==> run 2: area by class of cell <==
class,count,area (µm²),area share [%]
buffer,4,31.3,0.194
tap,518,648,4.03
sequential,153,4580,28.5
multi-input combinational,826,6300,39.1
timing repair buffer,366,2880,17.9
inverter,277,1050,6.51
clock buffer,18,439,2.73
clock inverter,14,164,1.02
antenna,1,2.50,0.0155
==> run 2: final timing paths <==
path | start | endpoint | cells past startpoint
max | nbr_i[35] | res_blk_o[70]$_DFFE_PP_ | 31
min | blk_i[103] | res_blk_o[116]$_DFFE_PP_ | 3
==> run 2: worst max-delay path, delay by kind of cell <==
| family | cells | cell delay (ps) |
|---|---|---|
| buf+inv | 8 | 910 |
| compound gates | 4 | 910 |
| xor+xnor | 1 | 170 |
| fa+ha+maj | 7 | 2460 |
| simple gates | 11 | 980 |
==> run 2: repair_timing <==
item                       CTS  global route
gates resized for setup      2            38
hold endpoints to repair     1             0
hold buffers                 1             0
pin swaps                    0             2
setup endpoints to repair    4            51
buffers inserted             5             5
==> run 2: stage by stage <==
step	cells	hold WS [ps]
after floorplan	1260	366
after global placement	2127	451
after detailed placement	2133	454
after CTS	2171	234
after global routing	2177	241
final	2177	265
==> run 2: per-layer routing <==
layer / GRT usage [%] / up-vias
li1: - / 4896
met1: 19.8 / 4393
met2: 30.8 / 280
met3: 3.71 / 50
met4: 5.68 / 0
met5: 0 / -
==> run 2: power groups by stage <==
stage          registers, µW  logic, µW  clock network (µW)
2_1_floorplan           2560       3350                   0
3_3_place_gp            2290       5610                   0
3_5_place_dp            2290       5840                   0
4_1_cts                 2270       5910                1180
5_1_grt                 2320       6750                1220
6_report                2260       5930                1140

Problem to solve: Everything from the first line of the data through the line containing "antenna,1,2.50,0.0155" should be echoed exactly. Add nothing.

Output below:
==> run 2: area by class of cell <==
class,count,area (µm²),area share [%]
buffer,4,31.3,0.194
tap,518,648,4.03
sequential,153,4580,28.5
multi-input combinational,826,6300,39.1
timing repair buffer,366,2880,17.9
inverter,277,1050,6.51
clock buffer,18,439,2.73
clock inverter,14,164,1.02
antenna,1,2.50,0.0155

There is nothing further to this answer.